Die Pharmaindustrie habe sehr früh sehr grosse Investitionen in den USA angekündigt, «dies letztlich auch als Support für die Verhandlungen der Schweizer Delegation», heisst es vonseiten Scienceindustries.
Damian Müller (FDP, 40) hält nichts davon, nun die eigene Industrie unter Druck zu setzen. «Wir müssen jetzt extrem aufpassen, dass wir nicht die falschen Schlüsse ziehen und unserer wichtigen Pharmaindustrie selbst schaden», mahnt der Präsident der Gesundheitskommission des Ständerats. Die Zollverhandlungen und die Medikamentenpreise dürfe man nicht vermischen.
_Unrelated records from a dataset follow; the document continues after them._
Context: an optimization exercise on an open-source flow, tuned for small area, a short achievable clock period and few clock cycles per item. The choices shown serve that exercise and are no tape-out recipe.
In this exercise RTL edits were held to simulation tests only and were not proved equivalent to the original.

Setup of old:
==> flow/design.v <==
module whorl_rsq (
    input             clk,
    input             rst,           
    input             in_valid,
    output            in_ready,
    input             in_sqrt,       
    input      [31:0] in_a,
    output reg        out_valid,
    output reg [31:0] out_res,
    output reg        out_sat,
    output reg        out_divz,
    output reg        out_domain
);
    reg          busy;
    reg  [3:0]   cnt;                        
    reg  [15:0]  Ms;
    reg          rdy, first;
    reg          sq;                         
    reg          nf;                         
    reg          f_spc, f_sat, f_divz, f_dom;
    reg  [32:0]  S;                          
    reg          s;                          
    reg  [31:0]  E;                          
    reg          b0r;                        
    assign in_ready = rdy;
    wire accept = in_valid & rdy;
    wire last   = busy & (cnt == 4'd0);
    wire [31:0] a       = in_a;
    wire        a_zero  = (a == 32'd0);
    wire        sm_pos  = !a[31] & (a[30:28] == 3'd0) & (!a[27] | (a[26:0] == 27'd0));
    wire        sm_neg  = a[31] & (a[30:27] == 4'hF);
    wire        a_m27   = sm_neg & (a[26:0] == 27'd0);             
    wire        a_max   = !a[31] & (a[30:0] == 31'h7FFF_FFFF);
    wire        spc_in  = in_sqrt ? (a[31] | a_max) : (sm_pos | sm_neg);
    wire        rcp_sk2 = a[31] ? !a[30] : (a[30] & (a[29] | (a[28:2] != 27'd0)));
    wire        rcp_sk1 = a[31] ? (a[30:28] != 3'b111)
                                : (a[30] | a[29] | (a[28] & (a[27:0] != 28'd0)));
    wire        sq_sk1  = (a[30:27] == 4'd0);
    reg  [32:0] s_init;
    reg  [15:0] m_init;
    reg  [3:0]  c_init;
    always @* begin
        if (in_sqrt) begin
            if (sq_sk1) begin
                s_init = {4'b1111, a[26:0], 2'b00};              
                m_init = 16'h3FFF; c_init = 4'd13;
            end else begin
                s_init = {2'b11, a[30:0]};                       
                m_init = 16'h7FFF; c_init = 4'd14;
            end
        end else if (rcp_sk2) begin
            s_init = a[31] ? {33'h0_7FFF_FFF8 | {31'd0, a[29:28]}}
                           : {33'h0_8000_0004 | {31'd0, a[29:28]}};
            m_init = 16'h3FFF; c_init = 4'd13;
        end else if (rcp_sk1) begin
            s_init = a[31] ? {33'h0_1FFF_FFFE | {32'd0, a[30]}}
                           : {33'h0_2000_0000 | {32'd0, a[30]}};
            m_init = 16'h7FFF; c_init = 4'd14;
        end else begin
            s_init = a[31] ? 33'h0_07FF_FFFF : 33'h0_0800_0000;
            m_init = 16'hFFFF; c_init = 4'd15;
        end
        if (spc_in) begin
            m_init = 16'h0001;
            c_init = 4'd0;
        end
    end
    wire [16:0] Msx = {1'b0, Ms};
    wire [31:0] so0, so1, sk0, sk1;
    genvar m;
    generate
        for (m = 0; m < 16; m = m + 1) begin : pos
            assign so0[2*m+1] = Msx[m] & !Msx[m+1];
            assign so0[2*m]   = 1'b0;
            assign so1[2*m+1] = 1'b0;
            assign so1[2*m]   = Msx[m] & !Msx[m+1];
            assign sk0[2*m+1] = Msx[m+1];
            assign sk0[2*m]   = Msx[m];
            assign sk1[2*m+1] = Msx[m+1];
            assign sk1[2*m]   = Msx[m+1];
        end
    endgenerate
    wire [31:0] sop0  = {so0[30:0], 1'b0};          
    wire [31:0] sopp0 = {so0[29:0], 2'b00};         
    wire [31:0] sop1  = so0;                        
    wire [31:0] dfb  = (b0r ? {so0[28:0], 3'b000} : 32'd0) | (!s ? sopp0 : 32'd0);
    wire [31:0] msub0 = dfb | sk0;                  
    wire [31:0] madd0 = dfb | sop0 | so0;           
    wire [32:0] Y0    = s ? {1'b0, ~(E & ~madd0)} : {1'b1, E & ~msub0};
    wire        cin0  = s ? nf : !nf;
    wire [32:0] R0    = S + Y0 + {32'd0, cin0};
    wire        s1    = R0[32];                     
    reg         bdv0, bdv1;
    wire [3:0]  cm1  = cnt - 4'd1;
    wire [15:0] Eo, Ee;
    generate
        for (m = 0; m < 16; m = m + 1) begin : eb
            assign Eo[m] = E[2*m+1];
            assign Ee[m] = E[2*m];
        end
    endgenerate
    wire        bdn0 = Eo[cm1] ^ !nf;               
    wire        bdn1 = Ee[cm1] ^ !nf;               
    wire [32:0] R1c [0:1];
    genvar u;
    generate
        for (u = 0; u < 2; u = u + 1) begin : outcome    
            wire [31:0] msub1 = dfb | sk1 | sop0;
            wire [31:0] madd1 = dfb | sop1 | so1;
            wire [32:0] Y1    = (u == 1) ? {1'b0, ~(E & ~madd1)} : {1'b1, E & ~msub1};
            wire        cin1  = (u == 1) ? nf : !nf;
            wire        bd0   = sq ? (u == 0) : bdv0;
            wire [32:0] X1    = {S[31:0], bd0};
            wire [32:0] X2    = {Y0[31:0], cin1};
            wire [32:0] cs_s  = X1 ^ X2 ^ Y1;
            wire [32:0] cs_c  = (X1 & X2) | (X1 & Y1) | (X2 & Y1);
            assign R1c[u] = cs_s + {cs_c[31:0], cin0} + {32'd0, cin0};
        end
    endgenerate
    wire [32:0] R1  = s1 ? R1c[1] : R1c[0];
    wire        b0  = !s1;
    wire        b1  = !R1[32];
    wire        bd1 = sq ? b1 : bdv1;
    wire [1:0]  qbits = {b0 ^ nf, b1 ^ nf};
    always @(posedge clk) begin
        if (rst) begin
            busy      <= 1'b0;
            Ms        <= 16'd0;
            rdy       <= 1'b1;
            out_valid <= 1'b0;
        end else begin
            out_valid <= last;
            if (accept) begin
                busy <= 1'b1;
                cnt  <= c_init;
                Ms   <= in_sqrt ? m_init : 16'd0;
                rdy <= spc_in;
            end else begin
                busy <= busy & (cnt != 4'd0);
                cnt  <= cnt - 4'd1;
                Ms  <= {1'b0, Ms[15:1]};
                rdy <= !(busy & (cnt[3:1] != 3'd0));
            end
        end
    end
    always @(posedge clk) begin
        first <= accept;
        if (accept) begin
            sq     <= in_sqrt;
            nf     <= !in_sqrt & a[31];
            f_spc  <= spc_in;
            f_sat  <= !in_sqrt & (sm_pos | sm_neg) & !a_zero & !a_m27;
            f_divz <= !in_sqrt & a_zero;
            f_dom  <= in_sqrt & a[31];
            S      <= s_init;
            s      <= in_sqrt;
            E      <= in_sqrt ? 32'hFFFF_FFFF : (a[31] ? a : ~a);
            b0r    <= 1'b0;
            bdv0   <= rcp_sk2 ? a[27] : rcp_sk1 ? a[29] : a[31];
            bdv1   <= rcp_sk2 ? a[26] : rcp_sk1 ? a[28] : a[30];
        end else begin
            bdv0 <= bdn0;
            bdv1 <= bdn1;
            S <= {R1[31:0], bd1};
            s <= R1[32];
            E   <= E & ~dfb;
            b0r <= b0;
        end
        if (first & f_spc)
            out_res <= {nf, sq ? !f_dom : !nf, {30{!sq & !nf}}};
        else if (first)
            out_res <= {{30{nf}}, qbits};
        else
            out_res <= {out_res[29:0], qbits};
        if (last) begin
            out_sat    <= f_sat;
            out_divz   <= f_divz;
            out_domain <= f_dom;
        end
    end
endmodule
Die US-Behörden seien zuständig für die Regulierung ihrer Medikamentenpreise und nicht die Schweiz.
Nichtstun scheint keine Option
Auch Elisabeth Schneider-Schneiter (61) bricht eine Lanze für die Branche. «Wir können unsere Pharmaunternehmen nicht zu vorauseilenden Preissenkungen in den USA drängen. Falls die ausländischen Firmen nicht nachziehen, sind sie nicht mehr konkurrenzfähig». Die Mitte-Politikerin sitzt für den Kanton Basel-Landschaft im Nationalrat. «Mit einem solchen Deal schneiden wir uns ins eigene Fleisch. Dann stehen in der Schweizer Pharmaindustrie Tausende Arbeitsplätze, Innovation und Wohlstand auf dem Spiel.» Müller sowie Schneider-Schneiter haben Mandate der Pharmabranche inne.
Ein Deal auf Kosten der Pharmabranche wäre mehr Zäpfchen als Wundermittel. Ein grosser Schaden droht aber ebenso, wenn die Pharmaunternehmen Trumps Drohungen ignorieren und er den Zollsatz von 39 Prozent auf ihre Branche ausweitet. Berechnungen der Konjunkturforschungsstelle der ETH Zürich zeigen: Die Schweizer Wirtschaftsleistung würde um mindestens 0,7 Prozent sinken. Der Schaden wäre also noch deutlich gravierender als durch die Zölle für alle anderen Branchen. Nichts zu tun, scheint ebenso wenig eine Option zu sein.